Organ Procurement Organizations (OPO)

Local organizations throughout the United States, designated by the Centers for Medicare & Medicaid Services (CMS), that are responsible for increasing the number of registered donors in their service areas, and for coordinating the donation process when actual donors become available. OPOs evaluate potential donors, discuss donation with surviving family members, and arrange for the surgical removal and transport of donated organs. To increase donor registration, OPOs implement community outreach strategies to encourage people to sign up in their state donor registry. Find your local OPO.

Orthotopic transplant

A transplant in which an organ is removed and the transplanted organ is placed in the same location.

p

Peritoneal dialysis

A process of filtering waste using the peritoneal membrane inside the abdomen. The abdomen is filled with special solutions that help remove toxins. The solutions remain in the abdomen for a time and then are drained out. This form of dialysis can be performed at home, but must be done every day.

Procurement

The surgical procedure of removing an organ from a donor.

r

Recipient

The person receiving the donated organ or tissue.

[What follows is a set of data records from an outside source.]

From an optimization exercise on the open Yosys and OpenROAD flow, aimed at small area and a short achievable clock period; shortcuts taken in it are not production practice. Function was checked by simulation only, so behaviour that the tests miss may differ from the original.

## gte_mac123
module gte_mac123 (
   input  wire               clk,
   input  wire               reset,
   input  wire               trigger,
   input  wire signed [31:0] mul1,
   input  wire signed [31:0] mul2,
   input  wire signed [44:0] add,
   input  wire               sub,
   input  wire               swap,
   input  wire               save_shifted,
   input  wire               use_ir,
   input  wire               ir_shift,
   input  wire               ir_shift_flag,
   input  wire               sat_ir,
   input  wire               sat_ir_flag,
   input  wire               use_result,
   output wire signed [31:0] mac_result,
   output reg                mac_writeback,
   output wire signed [15:0] ir_result,
   output reg                ir_writeback,
   output reg  signed [44:0] mac_last,
   output wire signed [31:0] mac_shifted,
   output wire               flag_mac_uf,
   output wire               flag_mac_of,
   output wire               flag_ir
);
   wire [33:0] ybits = {mul2, 1'b0};
   wire [32:0] x = {mul1[31], mul1};
   wire [15:0] bone, btwo, bneg;
   genvar gj;
   generate for (gj = 0; gj < 16; gj = gj + 1) begin : benc
      wire y0 = ybits[2*gj], y1 = ybits[2*gj+1], y2 = ybits[2*gj+2];
      assign bone[gj] = y0 ^ y1;
      assign btwo[gj] = (y2 & ~y1 & ~y0) | (~y2 & y1 & y0);
      assign bneg[gj] = y2;
   end endgenerate
   wire [32:0] pp0 = (({33{bone[0]}} & x) | ({33{btwo[0]}} & {x[31:0], 1'b0})) ^ {33{bneg[0]}};
   wire [32:0] pp1 = (({33{bone[1]}} & x) | ({33{btwo[1]}} & {x[31:0], 1'b0})) ^ {33{bneg[1]}};
   wire [32:0] pp2 = (({33{bone[2]}} & x) | ({33{btwo[2]}} & {x[31:0], 1'b0})) ^ {33{bneg[2]}};
   wire [32:0] pp3 = (({33{bone[3]}} & x) | ({33{btwo[3]}} & {x[31:0], 1'b0})) ^ {33{bneg[3]}};
  ...
Size: ~3000 cells after synthesis, about 26000 sq um of cells after synthesis.
Settings: LEC_CHECK=0, ABC_AREA=1, CAP_MARGIN=20, CORE_MARGIN=2, CORE_UTILIZATION=40, SLEW_MARGIN=20, SYNTH_HIERARCHICAL=1; clock period 14.0 ns.
standard.sh (not shown) runs the stock make flow with config.mk's settings and CLKGATE_MAP_FILE= SYNTH_SCRIPT=/design/flow/synth_recipe.tcl, a recipe that flattens the netlist after the stock synthesis.
==> flow/flow/run.sh <==
#!/bin/bash
# The standard layout (the standard.sh with its unchanged synthesis) with two
# changes to how the layout is made: the port buffers are plain buffers
# (sky130_fd_sc_hd__buf_1) instead of the delay cells buffer_ports picks by
# default, and ORFS's timing repair is asked for a setup margin past what the
# clock period needs. The clock and constraints are the design's.
# make's full output goes to make_finish.log in the work folder.
set -euo pipefail
here="$(cd "$(dirname "${BASH_SOURCE[0]}")/.." && pwd)"
cd "$here"
bash ./standard.sh "BUFFER_PORTS_ARGS=-buffer_cell sky130_fd_sc_hd__buf_1" \
  SETUP_SLACK_MARGIN=6.8 finish > make_finish.log 2>&1
The first run ran to the end with no violations.
Edit:
--- a/flow/design.v
+++ b/flow/design.v
@@ -862,23 +862,21 @@
          mac_writeback <= trigger;
          ir_writeback  <= trigger & use_ir;
       end
    end
    wire [43:0] s3, c3;
    generate for (gj = 0; gj < 44; gj = gj + 1) begin : csa
       mac_fa u_fa (.a(a_r[gj]), .b(ps_r[gj]), .c(pc_r[gj]), .s(s3[gj]), .co(c3[gj]));
    end endgenerate
    wire [43:0] vb = {c3[42:0], cin_r};
-   wire [43:0] vg, vh;
-   generate for (gj = 0; gj < 44; gj = gj + 1) begin : cpa_in
-      mac_ha u_ha (.a(s3[gj]), .b(vb[gj]), .s(vh[gj]), .co(vg[gj]));
-   end endgenerate
+   wire [43:0] vg = s3 & vb;
    wire [43:0] vp = s3 | vb;
+   wire [43:0] vh = s3 ^ vb;
    wire va_g0_1 = vg[1] | (vp[1] & vg[0]);
    wire va_p0_1 = vp[1] & vp[0];
    wire va_g0_3 = vg[3] | (vp[3] & vg[2]);
    wire va_p0_3 = vp[3] & vp[2];
    wire va_g0_5 = vg[5] | (vp[5] & vg[4]);
    wire va_p0_5 = vp[5] & vp[4];
    wire va_g0_7 = vg[7] | (vp[7] & vg[6]);
    wire va_p0_7 = vp[7] & vp[6];
    wire va_g0_9 = vg[9] | (vp[9] & vg[8]);
Setup slack hardly moves.
Cell count went up by 2.3%.
Via count went up by 1.6%.
Utilization went down by 0.25 points.
Wire length went up by 2.0%.
Sequential share of layout area went down by 0.31 points.

---

gte_mac123, a different RTL version from the one above (not shown whole).
For scale: ~3000 cells after synthesis, roughly 190 flip-flops, roughly 250 I/O pins, ~0.026 mm² of cells after synthesis.
Settings: LEC_CHECK=0, ABC_AREA=1, CAP_MARGIN=20, CORE_MARGIN=2, CORE_UTILIZATION=40, SLEW_MARGIN=20, SYNTH_HIERARCHICAL=1; clock period 14.0 ns.
==> flow/flow/run.sh <==
#!/bin/bash
# The standard layout (the standard.sh with its unchanged synthesis) with two
# changes to how the layout is made: the port buffers are plain buffers
# (sky130_fd_sc_hd__buf_1) instead of the delay cells buffer_ports picks by
# default, and ORFS's timing repair is asked for a setup margin past what the
# clock period needs. The clock and constraints are the design's.
# make's full output goes to make_finish.log in the work folder.
set -euo pipefail
here="$(cd "$(dirname "${BASH_SOURCE[0]}")/.." && pwd)"
cd "$here"
bash ./standard.sh "BUFFER_PORTS_ARGS=-buffer_cell sky130_fd_sc_hd__buf_1" \
  SETUP_SLACK_MARGIN=7.0 finish > make_finish.log 2>&1
Next try:
--- a/flow/design.v
+++ b/flow/design.v
@@ -862,23 +862,21 @@
          mac_writeback <= trigger;
          ir_writeback  <= trigger & use_ir;
       end
    end
    wire [43:0] s3, c3;
    generate for (gj = 0; gj < 44; gj = gj + 1) begin : csa
       mac_fa u_fa (.a(a_r[gj]), .b(ps_r[gj]), .c(pc_r[gj]), .s(s3[gj]), .co(c3[gj]));
    end endgenerate
    wire [43:0] vb = {c3[42:0], cin_r};
-   wire [43:0] vg, vh;
-   generate for (gj = 0; gj < 44; gj = gj + 1) begin : cpa_in
-      mac_ha u_ha (.a(s3[gj]), .b(vb[gj]), .s(vh[gj]), .co(vg[gj]));
-   end endgenerate
-   wire [43:0] vp = vh;          
+   wire [43:0] vg = s3 & vb;
+   wire [43:0] vp = s3 | vb;
+   wire [43:0] vh = s3 ^ vb;
    wire va_g0_1 = vg[1] | (vp[1] & vg[0]);
    wire va_p0_1 = vp[1] & vp[0];
    wire va_g0_3 = vg[3] | (vp[3] & vg[2]);
    wire va_p0_3 = vp[3] & vp[2];
    wire va_g0_5 = vg[5] | (vp[5] & vg[4]);
    wire va_p0_5 = vp[5] & vp[4];
    wire va_g0_7 = vg[7] | (vp[7] & vg[6]);
    wire va_p0_7 = vp[7] & vp[6];
    wire va_g0_9 = vg[9] | (vp[9] & vg[8]);
Result: The new run finished clean; count of clock-buffer cells in the layout does not change; critical path depth shrinks by 10; non-clock buffer count falls by 7; cell area grows by 2.3%; clock skew hardly moves.

[static timing again, ports no longer ideal]
How much do the figures lean on ideal ports? The routed layouts below were timed once more, with nothing changed but the port constraints. Step 1 (the two cells are an assumption about what drives the block):
set clk [get_ports {clk}]
set_driving_cell -lib_cell sky130_fd_sc_hd__clkbuf_16 $clk
set_driving_cell -lib_cell sky130_fd_sc_hd__buf_2 [delete_from_list [all_inputs] $clk]
Step 2, shift: input delay + t, output delay - t, t = (earliest + latest rising clock arrival at the registers) / 2. This alone moves slack from input paths to output paths. Slacks: ideal ports / drivers / drivers and shift; pairs: ideal ports / drivers.
run | shift t [ns] | slack for setup (ns) | worst setup path after step 2
the first run of note 1 | 0.543 | 6.907 / 6.934 / 6.391 | input to register
the second run of note 1 | 0.552 | 6.905 / 6.928 / 6.375 | input to register
the first run of note 2 | 0.534 | 7.098 / 7.047 / 6.603 | input to register
the second run of note 2 | 0.552 | 7.041 / 7.007 / 6.527 | input to register
After both steps every run listed still meets setup and hold. The setup slack of the second run of note 1, which loses most, moves by +0.023 ns with the drivers and by -0.530 ns with both steps.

Rejection (acute and chronic)

The body's way of protecting itself against a foreign invader, such as infectious germs. The body sees a transplanted organ as a foreign invader and attempts to destroy it. Acute rejection happens very quickly; chronic rejection is the slow failure of a donated organ to function.

Renal

Having to do with the kidneys.

s

Scientific Registry of Transplant Recipients (SRTR)

The purpose of the SRTR is to provide evaluation of clinical information about donors, transplant candidates and recipients, as well as patient and graft survival rates.

Status

The degree of medical urgency for patients awaiting heart or liver transplants.

Steroid

See Corticosteroid.

t

Tissue typing

A procedure in which the tissues of a prospective donor and recipient are tested to identify human leukocyte antigens (HLA).

Transplantation

The transfer of an organ from one person to another.

Transplant coordinator

A transplant center staff member responsible for managing the care and progress of potential transplant recipients before, during, and after the transplantation.

Transplant recipient

A person who has received an organ transplant.

u

United Network for Organ Sharing (UNOS)

The private, nonprofit membership organization that coordinates the national matching system. UNOS has established and continually strives to improve tools, systems, and quality processes.

v

Ventricle

The main chambers of the heart; left and right.

Virus

A type of germ that causes infection.

w

Waiting list

A national database maintained by the OPTN of all patients waiting for an organ transplant.

White blood cell

A type of cell in the blood that participates in immunity and inflammation.

x

Xenograft

An organ or tissue transplanted into a human from a non-human animal.